Esta pandemia vino a mostrarnos lo frágil que somos, irrumpió en nuestras vidas para instalarnos frente a la finitud, ante la posibilidad, siempre negada, de enfermar y morir. Estamos delante de algo que desconocemos y eso siempre nos asusta porque nos quita de la zona de confort, de lo conocido. La cuarentena es, ante todo, un estado de suspensión de la “normalidad”, una pausa, un derrocamiento de todas las certezas con las que nos veníamos manejando. Una enfermedad rompe la homeostasis, siempre. Cuando se presenta una dolencia, nos desacomoda. Pero cuando la enfermedad es comunitaria y expansiva, como lo es el coronavirus, desgarra aún más la rutina personal y la “normalidad” social. Entonces el miedo es mayor porque no soy yo y mi enfermedad, también pueden ser nuestros seres queridos, podemos ser todos y todas. La propagación de una enfermedad nos interpela, nos divide: por un lado estamos sanos y vivos; pero por el otro sabemos que afuera, detrás de las puertas de nuestros hogares está el monstruo invisible acechándonos; si salimos a la calle podemos enfermar o ingresar el virus a nuestras casas. 
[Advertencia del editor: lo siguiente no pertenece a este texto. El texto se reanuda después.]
Context: an optimization exercise on an open-source flow, tuned for small area, a short achievable clock period and few clock cycles. The choices shown serve that exercise and are no tape-out recipe.
At most, simulation tests tie the RTL to the original design; equivalence was not proved.
Power is estimated from default activity; no workload was simulated.

Design s1desc_unit, start of the top module:
module s1desc_unit (
    input  wire        clk,
    input  wire        rst,
    input  wire        cmd_valid,
    output wire        cmd_ready,
    input  wire [7:0]  cmd_op,
    input  wire [63:0] cmd_a,
    input  wire [64:0] cmd_b,
    input  wire [63:0] cmd_c,
    input  wire [64:0] cmd_d,
    input  wire [2:0]  cmd_attrs,
    output wire        rsp_valid,
    output wire [3:0]  rsp_status,
    output wire [63:0] rsp_data,
    output wire        mem_req,
    output wire        mem_we,
    output wire [47:0] mem_addr,
    output wire [63:0] mem_wdata,
    input  wire        mem_gnt,
    input  wire [63:0] mem_rdata
);
For scale: about 1900 cells after synthesis, roughly 120 flip-flops, about 520 I/O pins, roughly 15000 um^2 of cells after synthesis.
clock: 10.0 ns
lec_check: 0
cap_margin: 20
core_margin: 2
core_utilization: 40
cts_buf_list: sky130_fd_sc_hd__clkbuf_4 sky130_fd_sc_hd__clkbuf_8
slew_margin: 20
standard.sh (not shown) runs the stock make flow with config.mk's settings and CLKGATE_MAP_FILE= SYNTH_SCRIPT=/design/flow/synth_recipe.tcl, a recipe that flattens the netlist after the stock synthesis.
==> flow/flow/run.sh <==
#!/bin/bash
# The standard layout (standard.sh, unchanged synthesis), with two
# changes to how it is built: repair_timing aims for 6.5 ns of setup slack
# against the unchanged 10 ns constraint, and the port buffers that
# buffer_ports inserts use the smallest buffer cell. The whole ORFS output
# goes to flow_standard.log; per-step logs stay under orfs/logs/.
set -euo pipefail
bash standard.sh SETUP_SLACK_MARGIN=6.5 "BUFFER_PORTS_ARGS=-buffer_cell sky130_fd_sc_hd__buf_1" finish > flow_standard.log 2>&1
The first run produced a clean layout.
==> next run, changes <==
--- a/flow/design.v
+++ b/flow/design.v
@@ -55,19 +55,19 @@
     reg        wpg_q, wxn_q, wndev_q, wro_q;
     reg        is_pa_q;          
     reg        lk_err_q;         
     reg        rdp_q;            
     reg        vcur_q;           
     reg        vnx_q;            
     reg [6:0]  q_gtab, q_eqab;   
     reg [6:0]  q_gtcd;           
     reg [6:0]  q_eqcd;
-    reg [12:0] q_sz;             
+    reg [24:0] q_sz;             
     reg        q_al_bad, q_b_over, q_d_over, q_d_pend, q_a_oob;
     assign cmd_ready  = rdy_q;
     assign rsp_valid  = rv_q;
     assign rsp_status = rs_q;
     assign rsp_data   = {9'h0, rd54_q, rd53_q, 5'h0, rdh_q, ap_q, rdl_q};
     assign mem_req   = mreq_q;
     assign mem_we    = mwe_q;
     assign mem_addr  = {27'h0, 1'b1, 2'b00, l2f_q, ap_q, 3'b000};
     assign mem_wdata = {9'h0, wpg_q, wxn_q, 5'h0, 18'h0, rdh_q[43:30],
@@ -105,29 +105,28 @@
             else if (d[4:2] != 3'd1) st = E_ATTR_MEM;
             if (d[7:6] == 2'b10) at[1] = 1'b1;
             else if (d[7:6] != 2'b00 && st == ST_OK) st = E_ATTR_AP;
             at[2] = d[53];
             dec_attrs = {st, at};
         end
     endfunction
     wire [6:0] da_a = dec_attrs(cmd_a);
     wire [6:0] da_m = dec_attrs(mem_rdata);
-    reg [3:0] st_lo;
+    reg [3:0] st_imm;
     always @(*) begin
-        st_lo = ST_OK;
-        if ((opl[0] | opl[1]) & a_lo_nz) st_lo = E_OPERAND;
-        if (opl[4]) st_lo = da_a[6:3];
-        if (opl[5] & a_oob) st_lo = E_VIRT_OOB;
-        if (opl[12] & mmu_m) st_lo = E_ALREADY_ENABLED;
-        if (opl[8] | opl[9] | opl[10])
-            st_lo = ((opl[8] | opl[10]) & a_lo_nz) ? E_OPERAND : a_oob ? E_VIRT_OOB : ST_OK;
+        st_imm = ST_OK;
+        if (op_hi) st_imm = E_REFUSED;
+        if ((opd[0] | opd[1]) & a_lo_nz) st_imm = E_OPERAND;
+        if (opd[4]) st_imm = da_a[6:3];
+        if (opd[5] & a_oob) st_imm = E_VIRT_OOB;
+        if (opd[12] & mmu_m) st_imm = E_ALREADY_ENABLED;
+        if (is_lkf) st_imm = lk_err_op ? E_OPERAND : a_oob ? E_VIRT_OOB : ST_OK;
     end
-    wire [3:0] st_imm = op_hi ? E_REFUSED : st_lo;
     wire        sel_a47 = !(opl[2] | opl[4] | opl[11] | opl[13]);
     wire [31:0] rd_hi_imm = (cmd_a[47:16] & {32{sel_a47}})
                           | (opl[11] ? 32'h0000_0012 : 32'h0);
     reg [15:0] rd_lo_imm;
     always @(*) begin
         rd_lo_imm = cmd_a[15:0];     
         if (opl[0])
             rd_lo_imm = {5'h0, 1'b1, cmd_attrs[0] ? 2'b10 : 2'b11,
                          cmd_attrs[1] ? 2'b10 : 2'b00, 1'b0,
@@ -168,24 +167,23 @@
     wire [49:0] sa = pa_[49:0], sb = pb_[49:0], sc = pc_[49:0], sd = pd_[49:0];
     wire [49:0] s1 = sb ^ sc ^ ~sa;
     wire [49:0] k1 = {((sb & sc) | (sb & ~sa) | (sc & ~sa)), 1'b0};
     wire [49:0] s2 = s1 ^ k1 ^ ~sd;
     wire [49:0] k2 = {((s1 & k1) | (s1 & ~sd) | (k1 & ~sd)), 1'b0};
     wire [49:0] szt;
     assign szt[0] = !(s2[0] ^ k2[0]);
     assign szt[1] = (s2[1] ^ k2[1]) != (s2[0] | k2[0]);
     assign szt[49:2] = (s2[49:2] ^ k2[49:2]) ^ (s2[48:1] & k2[48:1]);
-    wire [51:0] szt4 = {2'b11, szt};
-    wire [12:0] szp;
+    wire [24:0] szp;
     genvar si;
     generate
-        for (si = 0; si < 13; si = si + 1) begin : g_szp
-            assign szp[si] = &szt4[4*si +: 4];
+        for (si = 0; si < 25; si = si + 1) begin : g_szp
+            assign szp[si] = szt[2*si] & szt[2*si+1];
         end
     endgenerate
     function grp_gt;
         input [6:0] gt, eq;
         integer k;
         begin
             grp_gt = 1'b0;
             for (k = 0; k < 7; k = k + 1)
                 grp_gt = gt[k] | (eq[k] & grp_gt);
=> The new run completed without violations; cell area goes down by 2.9%; hold slack loses 13 ps; clock power goes down by about 3%; worst setup slack gains 110 ps; sequential power goes up by 17%; first-iteration DRC count goes up by 22%; power goes up by 1.4%; fmax goes up by 3.1%; utilization goes down by 2.5 points; clock skew barely changes; non-clock buffer count goes up by 10; global-route usage goes down by 0.40 points; area after synthesis goes up by 1.7%; synthesized cell count goes down by 0.70%.
Testbench counts after the change, summed over its fixed seeds: cycles 27,274.
No functional check of the RTL was part of the first run of this note.

[separate check: timing with driven ports]
How much do the figures lean on ideal ports? The routed layouts below were timed once more, with nothing changed but the port constraints.
Step 1 (the two cells are an assumption about what drives the block):
set clk [get_ports {clk}]
set_driving_cell -lib_cell sky130_fd_sc_hd__clkbuf_16 $clk
set_driving_cell -lib_cell sky130_fd_sc_hd__buf_2 [delete_from_list [all_inputs] $clk]
Step 2 times the ports against the registers' clock, not the clock port: input delays grow and output delays shrink by t, the midpoint of the rising clock arrivals with the driver on.
Slacks: no drivers / after step 1 / after step 2; pairs: no drivers / after step 1.
run | t (ns) | slack for setup (ns) | hold WS [ns] | clock arrival spread, ns
the first run | 0.515 | 6.380 / 6.351 / 5.836 | 0.472 / 0.472 / 0.472 | 0.028 / 0.028
the second run | 0.526 | 6.488 / 6.482 / 5.956 | 0.459 / 0.459 / 0.459 | 0.024 / 0.024
After both steps setup and hold are still met in every run listed. The setup slack of the first run, which loses most, moves by -0.029 ns with the drivers and by -0.544 ns with both steps.
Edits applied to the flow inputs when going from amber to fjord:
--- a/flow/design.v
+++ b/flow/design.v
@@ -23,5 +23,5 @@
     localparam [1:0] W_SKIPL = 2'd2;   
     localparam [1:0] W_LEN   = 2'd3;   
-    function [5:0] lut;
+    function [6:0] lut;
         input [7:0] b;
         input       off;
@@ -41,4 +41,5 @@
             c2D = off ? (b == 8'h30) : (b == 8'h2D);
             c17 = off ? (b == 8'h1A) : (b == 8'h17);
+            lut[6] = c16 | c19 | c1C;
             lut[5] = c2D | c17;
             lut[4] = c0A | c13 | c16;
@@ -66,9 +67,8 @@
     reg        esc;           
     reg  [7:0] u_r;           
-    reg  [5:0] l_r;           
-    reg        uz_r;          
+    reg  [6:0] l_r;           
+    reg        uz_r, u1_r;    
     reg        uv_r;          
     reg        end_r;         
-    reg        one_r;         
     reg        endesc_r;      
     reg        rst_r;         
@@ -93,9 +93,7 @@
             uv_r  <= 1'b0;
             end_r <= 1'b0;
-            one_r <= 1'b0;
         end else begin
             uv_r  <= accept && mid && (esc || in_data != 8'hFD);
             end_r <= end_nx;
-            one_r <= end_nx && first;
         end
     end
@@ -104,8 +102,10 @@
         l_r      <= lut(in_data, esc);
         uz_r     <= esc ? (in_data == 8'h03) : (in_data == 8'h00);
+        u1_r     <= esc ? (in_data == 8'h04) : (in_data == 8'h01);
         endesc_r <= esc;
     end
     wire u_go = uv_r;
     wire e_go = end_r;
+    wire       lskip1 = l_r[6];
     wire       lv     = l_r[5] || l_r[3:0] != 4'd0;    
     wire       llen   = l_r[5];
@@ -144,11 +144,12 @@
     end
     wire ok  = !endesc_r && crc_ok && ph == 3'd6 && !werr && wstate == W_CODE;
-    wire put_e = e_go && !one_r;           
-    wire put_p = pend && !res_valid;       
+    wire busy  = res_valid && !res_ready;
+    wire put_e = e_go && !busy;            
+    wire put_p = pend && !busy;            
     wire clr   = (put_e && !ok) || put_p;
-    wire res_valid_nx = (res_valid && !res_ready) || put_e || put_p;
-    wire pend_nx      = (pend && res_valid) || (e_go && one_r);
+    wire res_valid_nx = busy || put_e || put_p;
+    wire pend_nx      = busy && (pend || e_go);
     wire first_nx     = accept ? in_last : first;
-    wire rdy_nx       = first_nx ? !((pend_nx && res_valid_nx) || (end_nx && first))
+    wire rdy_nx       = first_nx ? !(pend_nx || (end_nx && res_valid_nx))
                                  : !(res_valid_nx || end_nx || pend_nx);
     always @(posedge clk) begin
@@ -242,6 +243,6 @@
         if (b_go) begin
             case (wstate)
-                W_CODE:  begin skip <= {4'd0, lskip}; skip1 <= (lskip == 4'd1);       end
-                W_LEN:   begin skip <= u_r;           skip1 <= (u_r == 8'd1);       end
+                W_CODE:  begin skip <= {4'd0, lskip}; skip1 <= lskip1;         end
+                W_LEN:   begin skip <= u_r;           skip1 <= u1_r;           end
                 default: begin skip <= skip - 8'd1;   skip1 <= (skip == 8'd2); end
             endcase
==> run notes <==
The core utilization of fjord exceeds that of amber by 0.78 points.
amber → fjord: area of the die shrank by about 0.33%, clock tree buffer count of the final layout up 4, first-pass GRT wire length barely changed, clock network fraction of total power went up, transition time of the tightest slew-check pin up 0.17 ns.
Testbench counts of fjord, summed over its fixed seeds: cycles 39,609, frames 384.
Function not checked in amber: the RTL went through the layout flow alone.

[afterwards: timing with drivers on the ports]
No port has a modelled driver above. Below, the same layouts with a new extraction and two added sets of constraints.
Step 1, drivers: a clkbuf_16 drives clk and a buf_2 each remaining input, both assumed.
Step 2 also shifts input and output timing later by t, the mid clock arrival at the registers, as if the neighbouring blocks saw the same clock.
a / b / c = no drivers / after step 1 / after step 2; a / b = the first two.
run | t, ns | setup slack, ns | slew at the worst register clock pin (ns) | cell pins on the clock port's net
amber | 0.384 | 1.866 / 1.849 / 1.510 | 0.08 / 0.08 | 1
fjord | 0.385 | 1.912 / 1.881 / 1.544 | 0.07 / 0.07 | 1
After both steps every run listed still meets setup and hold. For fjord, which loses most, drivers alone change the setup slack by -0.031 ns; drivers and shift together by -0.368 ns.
This is an optimization exercise on Yosys and OpenROAD, whose aim is small area, a short achievable clock period and few clock cycles, not a production implementation. Function was checked by simulation only, so behaviour that the tests miss may differ from the original.

==> 06-03: inputs <==
Design hsv2rgb_stream, start of the top module:
module hsv2rgb_stream (
    input  wire        clk,
    input  wire        rst,         
    input  wire        in_valid,
    output wire        in_ready,
    input  wire [23:0] in_hsv,      
    output reg         out_valid,
    input  wire        out_ready,
    output wire [31:0] out_rgba     
);
==> module gr_sat, before the edit <==
module gr_sat (
    input  wire [7:0] a0,
    input  wire [7:0] b0,
    input  wire [1:0] grp,
    input  wire [7:0] s,
    output reg  [7:0] r1,
    output reg  [7:0] g1,
    output reg  [7:0] b1
);
    wire s0   = (s == 8'd0);
    wire s255 = (s == 8'd255);
    wire [7:0] am, bm;
    gr_sat_mul u_a (.c(a0), .s(s), .y(am));
    gr_sat_mul u_b (.c(b0), .s(s), .y(bm));
    wire       ka = s255 && a0 == 8'd0;
    wire       kb = s255 && b0 == 8'd0;
    wire [7:0] ns = 8'd0 - s;
    wire [7:0] a1 = {am[7:1] | {7{s0}}, (am[0] & !ka) | s0};
    wire [7:0] c1 = {bm[7:1] | {7{s0}}, (bm[0] & !kb) | s0};
    wire [7:0] z1 = {ns[7:1] | {7{s0}}, (ns[0] & !s255) | s0};
    always @(*) begin
        case (grp)
            2'd0:    begin r1 = a1; g1 = c1; b1 = z1; end
            2'd1:    begin r1 = z1; g1 = a1; b1 = c1; end
            default: begin r1 = a1; g1 = z1; b1 = c1; end
        endcase
    end
endmodule
==> module gr_val, before the edit <==
module gr_val (
    input  wire [7:0] c,
    input  wire [7:0] v,
    output wire [7:0] y
);
    wire [7:0] m;
    gr_val_mul u_m (.c(c), .v(v), .y(m));
    wire kill = (v == 8'd0) || (v == 8'd255 && c == 8'd0);
    assign y = {m[7:1], m[0] & !kill};
endmodule
Settings: LEC_CHECK=0, CAP_MARGIN=5, CORE_MARGIN=2, CORE_UTILIZATION=65, CTS_BUF_LIST=sky130_fd_sc_hd__clkbuf_4 sky130_fd_sc_hd__clkbuf_8, PLACE_DENSITY=0.75, SLEW_MARGIN=5, TNS_END_PERCENT=0; clock period 17.0 ns.
standard.sh (not shown) runs the stock make flow with config.mk's settings and CLKGATE_MAP_FILE= SYNTH_SCRIPT=/design/flow/synth_recipe.tcl, a recipe that flattens the netlist after the stock synthesis.
==> flow/flow/run.sh <==
#!/bin/bash
# The standard layout, with: port buffers made of buf_2 cells; clock tree from
# clkbuf_4/clkbuf_8 with larger sink clusters and no dummy loads; repair_timing
# aiming for 12.6 ns of setup slack (at the design's clock period and constraints).
set -euo pipefail
bash standard.sh \
  "BUFFER_PORTS_ARGS=-buffer_cell sky130_fd_sc_hd__buf_2" \
  "CTS_ARGS=-sink_clustering_enable -repair_clock_nets -buf_list {sky130_fd_sc_hd__clkbuf_4 sky130_fd_sc_hd__clkbuf_8} -sink_clustering_size 30 -sink_clustering_max_diameter 80 -dont_use_dummy_load" \
  SETUP_SLACK_MARGIN=12.6 finish > standard_flow.log 2>&1
==> 03-15: changes against 06-03 <==
--- a/flow/design.v
+++ b/flow/design.v
@@ -282,10 +282,7 @@
     gr_sat_mul u_a (.c(a0), .s(s), .y(am));
     gr_sat_mul u_b (.c(b0), .s(s), .y(bm));
-    wire       ka = s255 && a0 == 8'd0;
-    wire       kb = s255 && b0 == 8'd0;
-    wire [7:0] ns = 8'd0 - s;
-    wire [7:0] a1 = {am[7:1] | {7{s0}}, (am[0] & !ka) | s0};
-    wire [7:0] c1 = {bm[7:1] | {7{s0}}, (bm[0] & !kb) | s0};
-    wire [7:0] z1 = {ns[7:1] | {7{s0}}, (ns[0] & !s255) | s0};
+    wire [7:0] a1 = s0 ? 8'd255 : (s255 && a0 == 8'd0) ? 8'd0 : am;
+    wire [7:0] c1 = s0 ? 8'd255 : (s255 && b0 == 8'd0) ? 8'd0 : bm;
+    wire [7:0] z1 = s0 ? 8'd255 : s255 ? 8'd0 : 8'd0 - s;
     always @(*) begin
         case (grp)
@@ -304,5 +301,5 @@
     gr_val_mul u_m (.c(c), .v(v), .y(m));
     wire kill = (v == 8'd0) || (v == 8'd255 && c == 8'd0);
-    assign y = {m[7:1], m[0] & !kill};
+    assign y = kill ? 8'd0 : m;
 endmodule
 module gr_sat_mul (input wire [7:0] c, input wire [7:0] s, output wire [7:0] y);
==> flow/flow/run.sh (replaced) <==
#!/bin/bash
# The standard layout, with repair_timing aiming for 12 ns of setup slack
# (at the design's clock period and constraints) instead of 0.
set -euo pipefail
bash standard.sh SETUP_SLACK_MARGIN=12 finish > standard_flow.log 2>&1
- CAP_MARGIN: 5 -> 20
- CORE_UTILIZATION: 65 -> 40
- CTS_BUF_LIST: sky130_fd_sc_hd__clkbuf_4 sky130_fd_sc_hd__clkbuf_8 -> unset
- PLACE_DENSITY: 0.75 -> unset
- SLEW_MARGIN: 5 -> 20
- TNS_END_PERCENT: 0 -> unset
==> summary of the runs <==
- 06-03 finished with timing, DRC and antenna clean. 03-15 ran to the end with no violations.
- Of 03-15 and 06-03, 06-03 has the higher clock skew (gap 0.021 ns).
- Against 03-15, the first-iteration DRC count of 06-03 is lower by about 5.6%.
- Of 03-15 and 06-03, 03-15 has the higher wire length (gap about 11%, measured against 06-03).
- Maximum frequency: 03-15 is higher than 06-03 (1.1%).
==> figures <==
metric                                                                03-15       06-03
Width of the die                                                   198.7 um    158.1 um
Run status                                 no timing/DRC/antenna violations  no timing/DRC/antenna violations
Critical path destination                                           g1_q[6]     a0_q[2]
Length of routed met2 wiring                                       19790 um    18090 um
Met1 usage in global routing                                         0.2607      0.3799
DR vias                                                               12460       12120
Final instance area                                              18720 um^2  16820 um^2
Crit-path max FO                                                          5           4
Crit share post-route                                                0.2960      0.2993
Insertion delay of the later-clocked pin in the worst-skew pair     0.44 ns     0.45 ns
Area share of xor/xnor cells in the synthesized design              0.02138     0.01808
Testbench counts of 06-03, summed over its fixed seeds: cycles 32,024.
Testbench counts of 03-15, summed over its fixed seeds: cycles 32,024.

==> port drivers added, routing unchanged <==
The flow's constraints put no driver on any port. The routed layouts listed below were extracted and timed again, unchanged, in two steps.
Step 1 (the two cells are an assumption about what drives the block):
set clk [get_ports {clk}]
set_driving_cell -lib_cell sky130_fd_sc_hd__clkbuf_16 $clk
set_driving_cell -lib_cell sky130_fd_sc_hd__buf_2 [delete_from_list [all_inputs] $clk]
Step 2 also shifts input and output timing later by t, the mid clock arrival at the registers, as if the neighbouring blocks saw the same clock.
Slacks: ideal ports / drivers / drivers and shift; pairs: ideal ports / drivers.
run | t (ns) | slack for setup (ns) | worst setup path at the end | worst data-port slew with drivers (ns)
06-03 | 0.478 | 11.913 / 11.893 / 11.415 | input to register | 0.06
03-15 | 0.490 | 11.969 / 11.969 / 11.506 | input to register | 0.06
After both steps setup and hold are still met in every run listed. The setup slack of 06-03, which loses most, moves by -0.020 ns with the drivers and by -0.498 ns with both steps.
   Las identidades se han trastocado. Se desarticuló la vida cotidiana. Se alteró aquella rutina que hasta ayer nos contenía. Reina la incertidumbre. Vivimos un fenómeno de extrañeza, lo que está sucediendo es inédito, no lo conocemos. La enfermedad nos acecha muy de cerca. Hay temores, y es lógico, pero no nos servirá demasiado; solo será provechoso ser conscientes de la realidad que nos toca transitar; conciencia que nos servirá para saber dónde estamos parados y qué estamos enfrentando.

   Quedarnos dentro de nuestros hogares, en cuarentena, no quiere decir que estemos presos y paralizados. Desde este encierro transitorio, establecido para no propagar el virus, podemos apelar a la creatividad. Trabajar la tolerancia y la sabiduría del cuidado personal y social, favorecerán la expansión de la conciencia colectiva y la responsabilidad ciudadana. Las vivencias del coronavirus pueden iniciarnos en un proceso de aprendizaje, de transformación subjetiva y social. 

   Estamos ante una gran posibilidad, si sabemos capitalizarla. El coronavirus nos recuerda que la vida es una ofrenda y que no debemos negar la existencia de la enfermedad y la muerte porque son justamente las que nos recuerdan la finitud. Ante un mundo que viene promocionando el individualismo y el “sálvese quien pueda”, nos encontramos delante de la puerta de una gran oportunidad para cambiar y salvarnos entre todos y todas. Estamos interconectados, y esta vez, como nunca, nos necesitamos. Debemos incorporar una dimensión holística de la vida, sabiendo que somos parte de un entramado social, que lo que hagamos nos afectará y afectará a los demás, para bien y para mal.

   Deseo que esta pandemia pase pronto pero que también nos deje las enseñanzas necesarias. Porque hay otras amenazas que estamos desatendiendo: las de un planeta preparado para decir “basta”. Y quizá el coronavirus sea el ingreso a la universidad de la salvación colectiva. Ojalá aprobemos.